- League: The Basketball League 2023, 2026 present BSL: 2024-2025 ABA 2021–2022
- Founded: 2021
- Arena: Mary Brown's Centre
- Location: St. John's, Newfoundland and Labrador, Canada
- Ownership: Tony Kenny
- Website: nfldrogues.ca

= Newfoundland Rogues =

Professional basketball team

The Newfoundland Rogues are a Canadian professional minor league basketball team based in St. John's, Newfoundland and Labrador. The team competes in the Atlantic division of The Basketball League.

== Franchise history ==
=== Creation and inaugural season ===

The franchise was established in 2021 as an ABA expansion team, headed by Tony Kenny, President of 2001 Investments Limited; and coached by Jerry Williams. The team competes in the Basketball League (TBL).

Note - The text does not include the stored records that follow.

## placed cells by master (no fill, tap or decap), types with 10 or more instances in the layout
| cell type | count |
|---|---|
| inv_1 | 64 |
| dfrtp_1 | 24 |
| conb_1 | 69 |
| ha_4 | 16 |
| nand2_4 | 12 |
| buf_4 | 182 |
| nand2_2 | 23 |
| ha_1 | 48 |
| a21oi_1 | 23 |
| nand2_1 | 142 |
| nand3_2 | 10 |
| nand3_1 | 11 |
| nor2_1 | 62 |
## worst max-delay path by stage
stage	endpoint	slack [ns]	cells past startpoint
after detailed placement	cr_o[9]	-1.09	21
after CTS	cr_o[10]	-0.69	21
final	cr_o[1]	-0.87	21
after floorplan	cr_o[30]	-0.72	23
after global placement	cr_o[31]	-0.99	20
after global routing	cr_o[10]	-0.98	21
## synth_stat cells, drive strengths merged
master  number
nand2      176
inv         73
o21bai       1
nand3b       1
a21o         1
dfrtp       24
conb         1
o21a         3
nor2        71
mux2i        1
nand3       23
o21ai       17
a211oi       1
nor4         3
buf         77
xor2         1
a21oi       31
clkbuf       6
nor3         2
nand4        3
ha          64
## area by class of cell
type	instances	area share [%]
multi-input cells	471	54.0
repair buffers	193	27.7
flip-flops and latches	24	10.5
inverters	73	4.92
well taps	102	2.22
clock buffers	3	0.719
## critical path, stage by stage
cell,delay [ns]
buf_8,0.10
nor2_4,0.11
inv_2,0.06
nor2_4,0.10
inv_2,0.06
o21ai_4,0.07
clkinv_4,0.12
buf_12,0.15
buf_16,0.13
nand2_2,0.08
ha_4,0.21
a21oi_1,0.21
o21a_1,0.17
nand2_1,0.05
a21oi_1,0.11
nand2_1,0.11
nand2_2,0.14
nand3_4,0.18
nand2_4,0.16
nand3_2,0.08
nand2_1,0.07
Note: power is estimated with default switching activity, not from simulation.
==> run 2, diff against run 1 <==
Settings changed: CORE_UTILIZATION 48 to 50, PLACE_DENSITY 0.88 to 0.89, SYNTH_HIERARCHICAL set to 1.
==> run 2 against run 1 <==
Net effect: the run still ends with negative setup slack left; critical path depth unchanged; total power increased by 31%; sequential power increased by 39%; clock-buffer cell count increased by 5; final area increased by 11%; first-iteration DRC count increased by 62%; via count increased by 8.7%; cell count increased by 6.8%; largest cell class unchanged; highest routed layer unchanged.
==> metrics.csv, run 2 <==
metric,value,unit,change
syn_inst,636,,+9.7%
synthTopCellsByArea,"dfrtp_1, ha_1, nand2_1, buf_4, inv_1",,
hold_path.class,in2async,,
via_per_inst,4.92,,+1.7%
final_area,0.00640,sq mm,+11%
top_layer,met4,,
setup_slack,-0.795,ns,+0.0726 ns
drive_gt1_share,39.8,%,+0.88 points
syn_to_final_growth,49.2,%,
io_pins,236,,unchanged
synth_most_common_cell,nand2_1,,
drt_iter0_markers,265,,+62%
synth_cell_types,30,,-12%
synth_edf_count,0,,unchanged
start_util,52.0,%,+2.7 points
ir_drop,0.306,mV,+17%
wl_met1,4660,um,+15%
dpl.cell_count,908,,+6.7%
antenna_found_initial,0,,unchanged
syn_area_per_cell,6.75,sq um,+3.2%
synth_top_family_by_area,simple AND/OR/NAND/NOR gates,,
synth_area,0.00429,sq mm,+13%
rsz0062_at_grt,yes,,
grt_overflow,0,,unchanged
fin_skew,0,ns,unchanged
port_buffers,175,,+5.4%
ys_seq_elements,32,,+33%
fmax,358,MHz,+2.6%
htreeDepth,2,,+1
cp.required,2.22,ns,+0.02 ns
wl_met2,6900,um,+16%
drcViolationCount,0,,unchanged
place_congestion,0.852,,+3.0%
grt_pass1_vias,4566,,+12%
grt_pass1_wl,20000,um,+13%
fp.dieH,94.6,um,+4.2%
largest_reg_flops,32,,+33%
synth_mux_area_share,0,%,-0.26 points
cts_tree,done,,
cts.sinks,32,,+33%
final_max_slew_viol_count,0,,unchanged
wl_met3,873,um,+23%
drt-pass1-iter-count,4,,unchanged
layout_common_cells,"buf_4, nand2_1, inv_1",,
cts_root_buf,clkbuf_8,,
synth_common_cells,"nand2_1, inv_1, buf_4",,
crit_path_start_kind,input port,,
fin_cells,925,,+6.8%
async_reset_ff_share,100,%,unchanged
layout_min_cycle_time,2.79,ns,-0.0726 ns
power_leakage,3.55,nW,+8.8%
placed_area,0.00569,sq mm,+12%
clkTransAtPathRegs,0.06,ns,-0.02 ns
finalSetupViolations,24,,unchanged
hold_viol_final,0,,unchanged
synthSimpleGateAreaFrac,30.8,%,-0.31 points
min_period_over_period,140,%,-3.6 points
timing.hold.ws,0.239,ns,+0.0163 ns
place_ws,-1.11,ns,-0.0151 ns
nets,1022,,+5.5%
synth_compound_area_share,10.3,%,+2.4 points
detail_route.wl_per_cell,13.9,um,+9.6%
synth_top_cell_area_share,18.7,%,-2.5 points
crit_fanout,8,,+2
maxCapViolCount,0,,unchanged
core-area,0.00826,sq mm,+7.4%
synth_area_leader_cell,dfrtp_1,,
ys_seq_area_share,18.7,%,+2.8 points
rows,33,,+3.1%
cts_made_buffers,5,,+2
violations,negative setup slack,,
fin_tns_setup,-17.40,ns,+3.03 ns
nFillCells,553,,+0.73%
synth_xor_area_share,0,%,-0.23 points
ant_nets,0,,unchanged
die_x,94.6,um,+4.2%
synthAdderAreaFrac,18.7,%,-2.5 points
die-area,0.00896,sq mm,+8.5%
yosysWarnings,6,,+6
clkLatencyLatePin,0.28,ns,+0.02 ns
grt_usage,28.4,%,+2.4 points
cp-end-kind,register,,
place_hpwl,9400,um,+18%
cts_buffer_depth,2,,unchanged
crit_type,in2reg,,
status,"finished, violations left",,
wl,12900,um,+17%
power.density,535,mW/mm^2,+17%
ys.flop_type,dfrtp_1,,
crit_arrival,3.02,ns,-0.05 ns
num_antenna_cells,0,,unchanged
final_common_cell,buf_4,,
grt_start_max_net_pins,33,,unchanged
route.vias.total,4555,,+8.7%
$ cat src/rtl/xbar_pkg.sv
package xbar_pkg;
  localparam int unsigned DEF_MASTERS = 5;
  localparam int unsigned DEF_SLAVES  = 3;
  localparam int unsigned DEF_ADDR_W  = 32;
  localparam int unsigned DEF_DATA_W  = 32;
  localparam int unsigned DEF_RESP_W  = 8;
endpackage

$ cat src/rtl/xbar_prio_pick.sv
// Lowest-index-wins selector: turns any vector into a one-hot-or-zero pick.
module xbar_prio_pick #(
  parameter int unsigned N = 4
) (
  input  logic [N-1:0] vec_i,
  output logic [N-1:0] pick_o
);
  always_comb begin
    logic hit;
    hit = 1'b0;
    for (int i = 0; i < N; i++) begin
      pick_o[i] = vec_i[i] & ~hit;
      hit       = hit | vec_i[i];
    end
  end

  always_comb begin
    p_onehot_r2: assert ($onehot0(pick_o));
    p_subset_r6: assert ((pick_o & ~vec_i) == '0);
    p_nonempty_r1: assert ((vec_i == '0) || (pick_o != '0));
  end

  for (genvar g = 1; g < N; g++) begin : g_low
    localparam logic [N-1:0] LOW_MASK = N'((64'd1 << g) - 64'd1);
    always_comb begin
      p_lowest_r1: assert (!(pick_o[g] && ((vec_i & LOW_MASK) != '0)));
    end
  end
endmodule

$ cat src/rtl/xbar_onehot_mux.sv
// AND-OR mux; select must be one-hot or zero, zero select yields zero.
module xbar_onehot_mux #(
  parameter int unsigned N = 4,
  parameter int unsigned W = 8
) (
  input  logic [N-1:0]        sel_i,
  input  logic [N-1:0][W-1:0] data_i,
  output logic [W-1:0]        data_o
);
  always_comb begin
    data_o = '0;
    for (int i = 0; i < N; i++) data_o = data_o | ({W{sel_i[i]}} & data_i[i]);
  end

  always_comb begin
    p_idle_zero_r3: assert ((sel_i != '0) || (data_o == '0));
  end
endmodule

$ cat src/rtl/xbar_fixed_prio.sv
module xbar_fixed_prio
  import xbar_pkg::*;
#(
  parameter int unsigned NUM_MASTERS = DEF_MASTERS,
  parameter int unsigned NUM_SLAVES  = DEF_SLAVES,
  parameter int unsigned ADDR_W      = DEF_ADDR_W,
  parameter int unsigned DATA_W      = DEF_DATA_W,
  parameter int unsigned RESP_W      = DEF_RESP_W
) (
  input  logic [NUM_MASTERS-1:0][NUM_SLAVES-1:0] req_i,
  input  logic [NUM_MASTERS-1:0][ADDR_W-1:0]     m_addr_i,
  input  logic [NUM_MASTERS-1:0][DATA_W-1:0]     m_data_i,
  input  logic [NUM_SLAVES-1:0][RESP_W-1:0]      s_resp_i,
  output logic [NUM_MASTERS-1:0][NUM_SLAVES-1:0] gnt_o,
  output logic [NUM_MASTERS-1:0]                 granted_o,
  output logic [NUM_SLAVES-1:0][ADDR_W-1:0]      s_addr_o,
  output logic [NUM_SLAVES-1:0][DATA_W-1:0]      s_data_o,
  output logic [NUM_MASTERS-1:0][RESP_W-1:0]     m_resp_o
);
  localparam int unsigned FWD_W = ADDR_W + DATA_W;

  logic [NUM_SLAVES-1:0][NUM_MASTERS-1:0] col_req, col_gnt;
  logic [NUM_MASTERS-1:0][NUM_SLAVES-1:0] resp_sel;
  logic [NUM_MASTERS-1:0][FWD_W-1:0]      fwd;
  logic [NUM_SLAVES-1:0][FWD_W-1:0]       fwd_out;

  // transpose request matrix into slave columns and grants back into rows
  for (genvar m = 0; m < NUM_MASTERS; m++) begin : g_tr_m
    for (genvar s = 0; s < NUM_SLAVES; s++) begin : g_tr_s
      assign col_req[s][m] = req_i[m][s];
      assign gnt_o[m][s]   = col_gnt[s][m];
    end
    assign fwd[m] = {m_addr_i[m], m_data_i[m]};
  end

  // per slave: arbitrate column, then route the winner's address and data
  for (genvar s = 0; s < NUM_SLAVES; s++) begin : g_slv
    xbar_prio_pick #(.N(NUM_MASTERS)) u_arb (
      .vec_i  (col_req[s]),
      .pick_o (col_gnt[s])
    );
    xbar_onehot_mux #(.N(NUM_MASTERS), .W(FWD_W)) u_fwd_mux (
      .sel_i  (col_gnt[s]),
      .data_i (fwd),
      .data_o (fwd_out[s])
    );
    assign s_addr_o[s] = fwd_out[s][FWD_W-1:DATA_W];
    assign s_data_o[s] = fwd_out[s][DATA_W-1:0];
  end

  // per master: lowest held slave drives the response
  for (genvar m = 0; m < NUM_MASTERS; m++) begin : g_mst
    xbar_prio_pick #(.N(NUM_SLAVES)) u_rsel (
      .vec_i  (gnt_o[m]),
      .pick_o (resp_sel[m])
    );
    xbar_onehot_mux #(.N(NUM_SLAVES), .W(RESP_W)) u_resp_mux (
      .sel_i  (resp_sel[m]),
      .data_i (s_resp_i),
      .data_o (m_resp_o[m])
    );
    assign granted_o[m] = |gnt_o[m];
  end

  always_comb begin
    for (int m = 0; m < NUM_MASTERS; m++) begin
      p_resp_idle_r4: assert (granted_o[m] || (m_resp_o[m] == '0));
      p_granted_req_r5: assert (!granted_o[m] || (req_i[m] != '0));
    end
  end
endmodule

$ cat config.mk
export PLATFORM = sky130hd
export DESIGN_NAME = xbar_fixed_prio
export DESIGN_NICKNAME = d
export VERILOG_FILES = /design/src/rtl/xbar_pkg.sv /design/src/rtl/xbar_prio_pick.sv /design/src/rtl/xbar_onehot_mux.sv /design/src/rtl/xbar_fixed_prio.sv
export SDC_FILE = /design/constraint.sdc
export NUM_CORES = 1
export LEC_CHECK = 0
export ABC_CLOCK_PERIOD_IN_PS = 2900
export BUFFER_PORTS_ARGS = -buffer_cell sky130_fd_sc_hd__buf_2
export CORE_AREA = 5 5 235 237
export DETAILED_ROUTE_END_ITERATION = 10
export DIE_AREA = 0 0 240 242
export PLACE_DENSITY = 0.41
export SLEW_MARGIN = 20
export SYNTH_ARGS = -nofsm -noshare
export SYNTH_HDL_FRONTEND = slang
export SYNTH_SLANG_ARGS = --single-unit
$ cat constraint.sdc
create_clock -name vclk -period 2.9
set_input_delay 0.29 -clock vclk [all_inputs]
set_output_delay 0.29 -clock vclk [all_outputs]
set_load 0.1 [all_outputs]
After elaboration in Yosys (flattened, before gate mapping)
Cells that the tools add are included.
{"block": "classes", "reduce_logical": 5, "bitwise_logic": 109}
{"op": "$and 64x64->64", "n": 15}
{"op": "$or 64x64->64", "n": 12}
{"op": "$and 8x8->8", "n": 15}
{"op": "$or 8x8->8", "n": 10}
{"op": "$and 1x1->1", "n": 22}
{"op": "$not 1->1", "n": 21}
{"op": "$reduce_or 3->1", "n": 5}
{"op": "$or 1x1->1", "n": 14}
{"block": "totals", "regBits": 0, "inputBits": 359, "output_inout_bits": 252, "elab_cells": 114}

Depth between registers and ports, before layout
Gate-level depths: netlist (run 1).
{"block": "logic_depth", "word_depth": 10, "mapped_depth": 7, "depth_no_buf": 5}

Hierarchy
From an unflattened synthesis (run 1), not the netlist that was laid out.
{"block": "unflattened", "cells_unflattened": 809, "hier_area_um2": 5800.6}
{"module": "xbar_onehot_mux at g_slv[0].u_fwd_mux ...", "seq_area_each_um2": 0.0, "area_each_um2": 1624.1, "cells_each": 227, "n_inst": 3}
{"module": "xbar_onehot_mux at g_mst[0].u_resp_mux ...", "seq_area_each_um2": 0.0, "area_each_um2": 120.1, "cells_each": 18, "n_inst": 5}
{"module": "xbar_prio_pick at g_slv[0].u_arb ...", "seq_area_each_um2": 0.0, "area_each_um2": 55.1, "cells_each": 6, "n_inst": 3}
{"module": "xbar_prio_pick at g_mst[0].u_rsel ...", "seq_area_each_um2": 0.0, "area_each_um2": 26.3, "cells_each": 3, "n_inst": 5}
{"module": "xbar_fixed_prio", "seq_area_each_um2": 0.0, "area_each_um2": 31.3, "cells_each": 5, "n_inst": 1}

Worst setup path after synthesis (run 1)
Ideal clock, no wire load.
{"block": "synth_timing", "path_kind": "input-to-output", "from": "input port req_i[2] in the netlist's numbering", "to": "output port m_resp_o[16] in the netlist's numbering", "t_arrival_ps": 3801, "cell_stages": 4, "n_path_buf": 1, "required_time_ps": 2610, "slack_ps": -1191, "path_cell_list": "buf_2 -> nor3b_2 -> nand3_1 -> a31oi_1"}
{"element": "start, declared", "line": "xbar_fixed_prio.sv:10", "text": "input logic [NUM_MASTERS-1:0][NUM_SLAVES-1:0] req_i,"}
{"element": "end, declared", "line": "xbar_fixed_prio.sv:18", "text": "output logic [NUM_MASTERS-1:0][RESP_W-1:0] m_resp_o"}

==> results.toml, run 1 <==
[route]
vias_per_cell = 5.60
drc = 0
num_vias = 13285
drt_iter0_markers = 1175
routed_wl_um = 62700
drtPass1Iterations = 6
drtAntennaViolNets = 0
wl_per_cell_um = 26.4

[flow_run]
cap_violations = 0

[global_route]
grtUsageTotal = 0.197
grt_max_degree = 148
grt_pass1_vias = 13270
antenna_found_initial = 9
grt_overflow = 0
grt_pass1_wl_um = 90300

[placed_design]
place_congestion = 0.900
portBuffers = 611
dpl_cell_area_um2 = 15100
dp_cells = 2367
dp_hpwl_um = 45700

[cts]
cts.repair.resized = 0
post_cts_buffers = 0
hold_buffers = 0

[final_layout]
regArea_um2 = 0
nFlopsAndLatches = 0
syn_to_final_growth_pct = 95.8
finalNonFillerCells = 2373
final_area_um2 = 15100
num-nets-final = 2032
drive_gt1_frac = 0.454
clockBufferCount = 0
fillers = 5639
final_util = 0.285

[synthesis]
synth_area_um2 = 7740
synth.distinct_cells = 34
synthAdderAreaFrac = 0
synth_nets = 1547
synthCells = 1188
synth_top_family_by_area = "compound AO/OA/AOI/OAI gates"
synthMuxAreaShare = 0
synth_compound_area_frac = 0.641
yosys_warnings = 0
synth_xor_area_frac = 0
synthSimpleGateAreaFrac = 0.225
seq_area_frac_synth = 0
postSynthAreaPerCell_um2 = 6.51

[sta]
rsz0062_at_grt = "no"
layout_worst_path_cycle_share = 0.866
setup_viol = 0
worst_pin_slew_ps = 736
max_freq_ghz = 0.398
finalHoldViolations = 0
finalMaxSlewViolations = 0
period_minus_slack_ps = 2510
slew_headroom = 0.510

[outcome]
status = "finished clean"

[hold_path]
hold_path_depth = 4
min_to = "s_data_o[4]"
hp-class = "input pin to output port"
hold_start = "m_data_i[100]"

[pwr]
total_leakage_power_uw = 0.00589
p_per_area_nw_per_um2 = 350
vdd_drop_max_mv = 0.174

[worst_setup_path]
crit_fanout = 41
required_ps = 2610
path_class = "input pin to output port"
cp-start-kind = "input pin"
crit_arrival_ps = 2220
worstSetupEndpointType = "output port"

[floorplan]
dieArea_um2 = 58100
start_util = 0.146
pin_count = 611
num_rows = 85
die_h_um = 242
core_um2 = 53100
die_w_um = 240
## kinds of logic (layout without fill, tap and decap cells)
| group | after synthesis | after routing |
|---|---|---|
| AOI/OAI and AO/OA | 576 | 576 |
| and+or+nand+nor | 373 | 373 |
| buffers and inverters | 239 | 722 |
| other | 0 | 6 |
## Yosys cell counts, drive strengths merged (11+ instances only)
master,n,area share
inv,69,0.033
a221oi,64,0.072
o211ai,128,0.12
a31oi,24,0.019
buf,37,0.036
nand3,32,0.021
clkbuf,131,0.064
nand2,217,0.11
nor2,17,0.0082
a32oi,128,0.14
nor3,11,0.0084
a22oi,128,0.12
nor2b,70,0.057
a21oi,16,0.010
o221ai,64,0.12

The team signed a five-year lease to play their homes games at the Mary Brown's Centre in downtown St. John's. Their first game, as part of the ABA's 2021–22 season, took place on November 27 against the New York State's Elmira Eagles, a fellow member of the league's Northeast Division. The Rogues started the season on an unbeaten streak of six matches. On January 7, 2022 Tony Kenny announced that the next three series were postponed due to enhanced COVID-19 travel restrictions related to the emergence of the Omicron variant.

On September 15, 2022, Tony Kenny announced that the team would leave the ABA and join The Basketball League for the 2023 season.

In April 2023, the team announced it would be joining the BSL for the 2024 season. In 2025 it was announced the team would rejoin The Basketball League for the 2026 season.